“'Dat's d' number two d'gree,' says d' bloke of a Captain to me mudder. 'Now where did dat husband of yours skip to?'

“But me mudder couldn't tell.

“'Give d' old goil d' dungeon,' says d' Captain; 'an' t'row her in a brace of rats to play wit'.'

“An' now dey locks me mudder in a place like a cellar, wit' two rats to squeak an' scrabble about all night, an' t'row a scare into her.

“An' it would too, only she goes dotty.

“Next day, d' Captain puts her in d' street. But w'at's d' use? She's off her trolley. She toins sick; an' in a week she croaks. D' sawbones gets her for d' colleges.”

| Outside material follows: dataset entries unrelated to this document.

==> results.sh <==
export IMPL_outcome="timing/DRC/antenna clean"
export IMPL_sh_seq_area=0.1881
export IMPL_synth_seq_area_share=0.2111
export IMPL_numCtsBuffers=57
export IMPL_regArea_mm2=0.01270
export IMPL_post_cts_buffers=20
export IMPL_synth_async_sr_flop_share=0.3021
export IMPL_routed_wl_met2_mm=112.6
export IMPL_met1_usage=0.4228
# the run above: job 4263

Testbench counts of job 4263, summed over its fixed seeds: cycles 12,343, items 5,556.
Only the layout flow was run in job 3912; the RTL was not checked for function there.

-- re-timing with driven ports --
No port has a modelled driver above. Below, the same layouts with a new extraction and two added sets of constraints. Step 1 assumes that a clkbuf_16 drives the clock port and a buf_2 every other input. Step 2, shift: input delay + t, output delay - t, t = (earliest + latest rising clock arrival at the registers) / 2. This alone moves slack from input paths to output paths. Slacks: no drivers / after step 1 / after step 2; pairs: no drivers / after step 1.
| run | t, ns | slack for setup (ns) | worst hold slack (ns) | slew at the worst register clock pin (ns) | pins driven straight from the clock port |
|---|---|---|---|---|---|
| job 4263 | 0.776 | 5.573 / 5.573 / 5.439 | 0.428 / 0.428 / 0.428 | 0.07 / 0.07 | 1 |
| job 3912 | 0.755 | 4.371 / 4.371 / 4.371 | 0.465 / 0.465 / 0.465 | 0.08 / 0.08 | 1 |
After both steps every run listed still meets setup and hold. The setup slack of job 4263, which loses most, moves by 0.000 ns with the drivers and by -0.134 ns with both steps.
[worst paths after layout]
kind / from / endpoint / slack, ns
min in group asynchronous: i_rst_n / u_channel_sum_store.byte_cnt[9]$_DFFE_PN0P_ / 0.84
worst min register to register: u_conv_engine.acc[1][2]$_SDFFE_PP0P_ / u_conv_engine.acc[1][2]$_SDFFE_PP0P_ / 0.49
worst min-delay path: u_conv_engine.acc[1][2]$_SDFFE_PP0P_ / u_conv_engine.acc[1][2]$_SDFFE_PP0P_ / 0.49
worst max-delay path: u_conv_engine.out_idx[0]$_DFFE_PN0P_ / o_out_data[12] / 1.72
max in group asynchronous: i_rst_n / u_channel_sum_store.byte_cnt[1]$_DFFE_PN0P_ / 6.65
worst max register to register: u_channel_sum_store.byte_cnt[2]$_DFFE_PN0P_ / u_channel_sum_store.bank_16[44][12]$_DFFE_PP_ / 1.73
Source: an optimization exercise on an open RTL-to-GDS flow (aim: small area, a short achievable clock period and few clock cycles per item). Production flows keep margins and buffers that such runs may drop. Where RTL was checked, it was by simulation tests only, not by an equivalence proof against the original. Power and IR drop assume default switching activity.

==> build 47 <==
## access_key_match_table
module access_key_match_table
(
    input  logic        i_clk,
    input  logic        i_rst_n,
    input  logic        i_s_axis_tvalid,
    output logic        o_s_axis_tready,
    input  logic [63:0] i_s_axis_tdata,    
    input  logic [2:0]  i_s_axis_tuser,    
    output logic        o_m_axis_tvalid,
    input  logic        i_m_axis_tready,
    output logic [63:0] o_m_axis_tdata     
);
    localparam int SLOTS = 16;
    localparam int KW    = 56;
    logic          r_a_valid;
    logic [KW-1:0] r_a_key;
    logic [3:0]    r_a_slot;
    logic          r_a_oor;
    logic          r_a_setm;
    logic          r_a_add;
    logic          r_a_chk;
    logic          r_a_mst;
    logic          r_a_rem;
    logic          r_a_rds;
    logic             r_b_valid;
    logic [SLOTS-1:0] r_b_eq_lo;   
    logic [SLOTS-1:0] r_b_eq_hi;   
    logic [SLOTS-1:0] r_b_sel;     
    logic             r_b_range;   
    logic             r_b_add;
    logic             r_b_cmp;     
    logic             r_b_mst;
    logic             r_b_rem;
    logic             r_b_setm;
    logic          r_o_valid;
    logic          r_o_granted;
    logic [1:0]    r_o_status;
    logic          r_o_evalid;
    logic [KW-1:0] r_o_ekey;
    logic [KW-1:0]    r_mem [SLOTS];
    logic [SLOTS-1:0] r_valid;
    logic r_rst_n;      
    logic r_ok;         
    logic w_acc;
    logic w_exec;
    logic w_move;
    logic w_a_valid_n;
    logic w_b_valid_n;
    logic w_o_valid_n;
    assign w_exec          = r_b_valid && (!r_o_valid || i_m_axis_tready);
    assign w_move          = r_a_valid && (!r_b_valid || !r_o_valid || i_m_axis_tready);
    assign o_s_axis_tready = i_rst_n && (r_ok || i_m_axis_tready);
    assign w_acc           = i_s_axis_tvalid && o_s_axis_tready;
    assign w_a_valid_n = w_acc || (r_rst_n && r_a_valid && !w_move);
    assign w_b_valid_n = r_rst_n && (w_move || (r_b_valid && !w_exec));
    assign w_o_valid_n = i_rst_n && r_rst_n && (w_exec || (r_o_valid && !i_m_axis_tready));
    always_ff @(posedge i_clk) begin
  ...
==> module access_key_match_table, before the edit <==
module access_key_match_table
(
    input  logic        i_clk,
    input  logic        i_rst_n,
    input  logic        i_s_axis_tvalid,
    output logic        o_s_axis_tready,
    input  logic [63:0] i_s_axis_tdata,    
    input  logic [2:0]  i_s_axis_tuser,    
    output logic        o_m_axis_tvalid,
    input  logic        i_m_axis_tready,
    output logic [63:0] o_m_axis_tdata     
);
    localparam int SLOTS = 16;
    localparam int KW    = 56;
    logic          r_a_valid;
    logic [KW-1:0] r_a_key;
    logic [3:0]    r_a_slot;
    logic          r_a_oor;
    logic          r_a_setm;
    logic          r_a_add;
    logic          r_a_chk;
    logic          r_a_mst;
    logic          r_a_rem;
    logic          r_a_rds;
    logic             r_b_valid;
    logic [SLOTS-1:0] r_b_eq_lo;   
    logic [SLOTS-1:0] r_b_eq_hi;   
    logic [SLOTS-1:0] r_b_sel;     
    logic             r_b_range;   
    logic             r_b_add;
    logic             r_b_cmp;     
    logic             r_b_mst;
    logic             r_b_rem;
    logic             r_b_setm;
    logic          r_o_valid;
    logic          r_o_granted;
    logic [1:0]    r_o_status;
    logic          r_o_evalid;
    logic [KW-1:0] r_o_ekey;
    logic [KW-1:0]    r_mem [SLOTS];
    logic [SLOTS-1:0] r_valid;
    logic r_rst_n;      
    logic r_ok;         
    logic w_acc;
    logic w_exec;
    logic w_move;
    logic w_a_valid_n;
    logic w_b_valid_n;
    logic w_o_valid_n;
    assign w_exec          = r_b_valid && (!r_o_valid || i_m_axis_tready);
    assign w_move          = r_a_valid && (!r_b_valid || !r_o_valid || i_m_axis_tready);
    assign o_s_axis_tready = i_rst_n && (r_ok || i_m_axis_tready);
    assign w_acc           = i_s_axis_tvalid && o_s_axis_tready;
    assign w_a_valid_n = w_acc || (r_rst_n && r_a_valid && !w_move);
    assign w_b_valid_n = r_rst_n && (w_move || (r_b_valid && !w_exec));
    assign w_o_valid_n = i_rst_n && r_rst_n && (w_exec || (r_o_valid && !i_m_axis_tready));
    always_ff @(posedge i_clk) begin
        r_rst_n   <= i_rst_n;
        r_ok      <= !(w_a_valid_n && w_b_valid_n && w_o_valid_n);
        r_a_valid <= w_a_valid_n;
        r_b_valid <= w_b_valid_n;
        r_o_valid <= w_o_valid_n;
    end
    always_ff @(posedge i_clk) begin
        if (w_acc) begin
            r_a_key  <= i_s_axis_tdata[KW-1:0];
            r_a_slot <= i_s_axis_tdata[59:56];
            r_a_oor  <= i_s_axis_tdata[60];
            r_a_setm <= (i_s_axis_tuser == 3'd0);
            r_a_add  <= (i_s_axis_tuser == 3'd1);
            r_a_chk  <= (i_s_axis_tuser == 3'd2);
            r_a_mst  <= (i_s_axis_tuser == 3'd3);
            r_a_rem  <= (i_s_axis_tuser == 3'd4);
            r_a_rds  <= (i_s_axis_tuser == 3'd5);
        end
    end
    logic [SLOTS-1:0] w_eq_lo;
    logic [SLOTS-1:0] w_eq_hi;
    always_comb begin
        for (int j = 0; j < SLOTS; j++) begin
            w_eq_lo[j] = (r_mem[j][27:0]  == r_a_key[27:0]);
            w_eq_hi[j] = (r_mem[j][55:28] == r_a_key[55:28]);
        end
    end
    always_ff @(posedge i_clk) begin
        if (w_move) begin
            r_b_eq_lo <= w_eq_lo;
            r_b_eq_hi <= w_eq_hi;
            for (int j = 0; j < SLOTS; j++) begin
                r_b_sel[j] <= r_a_rds && !r_a_oor && (r_a_slot == 4'(j));
            end
            r_b_range <= r_a_rds && r_a_oor;
            r_b_add  <= r_a_add;
            r_b_cmp  <= r_a_chk || r_a_rem;
            r_b_mst  <= r_a_mst;
            r_b_rem  <= r_a_rem;
            r_b_setm <= r_a_setm;
        end
    end
    logic [SLOTS-1:0] w_match;
    logic [SLOTS-1:0] w_free_first;
    logic [SLOTS-1:0] w_set;
    logic [SLOTS-1:0] w_valid_x;    
    logic [SLOTS-1:0] w_valid_n;
    logic [SLOTS-1:0] w_wr;
    logic             w_full;
    logic [SLOTS-1:0] w_rsel;
    logic [KW-1:0]    w_rkey;
    logic             w_granted;
    logic [1:0]       w_status;
    logic             w_evalid;
    assign w_match      = r_valid & r_b_eq_lo & r_b_eq_hi;
    assign w_full       = &r_valid;
    assign w_free_first = ~r_valid & (r_valid + 1'b1);
    assign w_set        = ({SLOTS{r_b_add}} & w_free_first) |
                          {{(SLOTS-1){1'b0}}, r_b_setm};
    assign w_valid_x    = r_b_valid ? ((r_valid & ~({SLOTS{r_b_rem}} & w_match)) | w_set)
                                    : r_valid;
    assign w_valid_n    = w_exec ? w_valid_x : r_valid;
    assign w_rsel = r_b_sel & r_valid;
    always_comb begin
        w_rkey = '0;
        for (int j = 0; j < SLOTS; j++) begin
            w_rkey = w_rkey | ({KW{w_rsel[j]}} & r_mem[j]);
        end
    end
    assign w_granted = (r_b_cmp && (|w_match)) || (r_b_mst && w_match[0]);
    assign w_status  = {r_b_range, r_b_add && w_full};
    assign w_evalid  = |w_rsel;
    always_comb begin
        for (int j = 0; j < SLOTS; j++) begin
            w_wr[j] = w_move && ((r_a_add && !w_valid_x[j]) || (r_a_setm && j == 0));
        end
    end
    always_ff @(posedge i_clk) begin
        for (int j = 0; j < SLOTS; j++) begin
            if (w_wr[j]) begin
                r_mem[j] <= r_a_key;
            end
        end
    end
    always_ff @(posedge i_clk) begin
        if (!r_rst_n) begin
            r_valid <= '0;
        end else begin
            r_valid <= w_valid_n;
        end
    end
    always_ff @(posedge i_clk) begin
        if (w_exec) begin
            r_o_granted <= w_granted;
            r_o_status  <= w_status;
            r_o_evalid  <= w_evalid;
            r_o_ekey    <= w_rkey;
        end
    end
    assign o_m_axis_tvalid = r_o_valid;
    assign o_m_axis_tdata  = {4'b0000, r_o_ekey, r_o_evalid, r_o_status, r_o_granted};
endmodule
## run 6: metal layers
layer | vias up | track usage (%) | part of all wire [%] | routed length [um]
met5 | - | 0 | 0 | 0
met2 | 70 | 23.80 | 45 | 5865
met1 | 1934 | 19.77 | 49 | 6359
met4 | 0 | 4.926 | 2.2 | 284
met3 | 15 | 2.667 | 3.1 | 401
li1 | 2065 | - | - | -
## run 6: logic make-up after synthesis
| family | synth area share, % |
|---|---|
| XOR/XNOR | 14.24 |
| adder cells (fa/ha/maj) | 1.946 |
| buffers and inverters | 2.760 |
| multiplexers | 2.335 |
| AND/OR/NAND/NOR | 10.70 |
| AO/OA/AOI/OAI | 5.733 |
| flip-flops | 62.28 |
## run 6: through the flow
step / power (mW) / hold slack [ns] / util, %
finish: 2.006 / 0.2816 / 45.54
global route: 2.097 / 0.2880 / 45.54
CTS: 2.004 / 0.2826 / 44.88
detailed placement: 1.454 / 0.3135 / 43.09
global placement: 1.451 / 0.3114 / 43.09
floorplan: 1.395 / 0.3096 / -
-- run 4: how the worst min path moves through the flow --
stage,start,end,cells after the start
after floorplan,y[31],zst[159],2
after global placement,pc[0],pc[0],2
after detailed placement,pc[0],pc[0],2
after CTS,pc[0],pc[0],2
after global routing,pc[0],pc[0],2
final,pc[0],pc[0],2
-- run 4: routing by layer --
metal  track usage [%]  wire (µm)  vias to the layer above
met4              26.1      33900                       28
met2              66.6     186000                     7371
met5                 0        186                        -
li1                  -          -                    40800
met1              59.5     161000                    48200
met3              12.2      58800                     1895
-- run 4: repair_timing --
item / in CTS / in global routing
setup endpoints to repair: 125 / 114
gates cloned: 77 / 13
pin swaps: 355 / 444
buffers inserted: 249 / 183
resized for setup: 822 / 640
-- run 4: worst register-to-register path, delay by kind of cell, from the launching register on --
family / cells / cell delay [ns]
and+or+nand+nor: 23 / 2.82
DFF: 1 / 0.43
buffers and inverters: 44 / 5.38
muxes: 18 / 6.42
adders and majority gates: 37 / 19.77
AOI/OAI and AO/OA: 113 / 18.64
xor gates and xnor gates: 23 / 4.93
Background: an optimization exercise with open tools, aiming at small area, a short achievable clock period and few clock cycles per item. Do not read the settings as production practice.
Where RTL was checked, it was by simulation tests only, not by an equivalence proof against the original.
Power is estimated from default activity; no workload was simulated.

03-18:
Design host_envelope_deframer_crc16_core, start of the top module:
module host_envelope_deframer_crc16_core #(
	parameter int ENVELOPE_BYTES    = 40,
	parameter int INNER_FRAME_BYTES = 36
) (
	input  logic                           clk,
	input  logic                           arst_n,
	input  logic                           cfg_we,
	input  logic [hedc_pkg::CFG_IDX_W-1:0] cfg_idx,
	input  logic [7:0]                     cfg_data,
	input  logic                           rx_valid,
	output logic                           rx_stall,
	input  logic [7:0]                     rx_byte,
	output logic                           out_valid,
	input  logic                           out_stall,
	output logic [7:0]                     out_byte,
	output logic                           out_last
);
	localparam int         NS   = 38;         
	localparam logic [5:0] DMAX = 6'(NS - 1);
	function automatic logic [5:0] dstep(input logic [5:0] d);
		dstep = (d == 6'd0) ? DMAX : d - 6'd1;
	endfunction
  ...
make LEC_CHECK=0 ABC_AREA=1 ABC_CLOCK_PERIOD_IN_PS=2000 CAP_MARGIN=20 CORE_MARGIN=2 CORE_UTILIZATION=40 CTS_CLUSTER_DIAMETER=80 CTS_CLUSTER_SIZE=28 PLACE_DENSITY=0.6 SETUP_SLACK_MARGIN=2.95 SLEW_MARGIN=20 finish   # period 5.0 ns
run.sh (not shown) runs the stock make flow with config.mk's settings and CLKGATE_MAP_FILE= SYNTH_SCRIPT=/design/flow/synth_recipe.tcl, a recipe that flattens the netlist after the stock synthesis.
Testbench counts of 03-18, summed over its fixed seeds: cycles 19,364, beats 12,008.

Melting Moses shed tears at this.

“Dat's about all,” he concluded. “W'en me mudder was gone, d' cops toined in to do me. D' Captain said he was goin' to clean up d' fam'ly; so he gives d' orders, an' every time I'd show up on d' line, I'd get d' collar. It was one of dem times, w'en d' w'itechoker, who passes me on to you, gets his lamps on me an' begs me off from d' judge, see!”

Melting Moses wept a deal during his relation, and I was not without being moved by it myself. I gave the boy what consolation I might, by assuring him that he was safe with me, and that no policeman should threaten him. A tale of trouble, and particularly if told by a child, ever had power to disturb me, and I did not question Melting Moses concerning his father and mother a second time.

My noble nonentity—for whom I will say that he allowed me to finger him for offices and contracts, as a musician fingers the keyboard of a piano, and play upon him what tunes of profit I saw fit—was mayor, and the town wholly in my hands, with a Tammany man in every office, when there occurred the first of a train of events which in their passage were to plow a furrow in my life so deep that all the years to come after have not served to smooth it away. I was engaged at my desk, when Melting Moses announced a caller.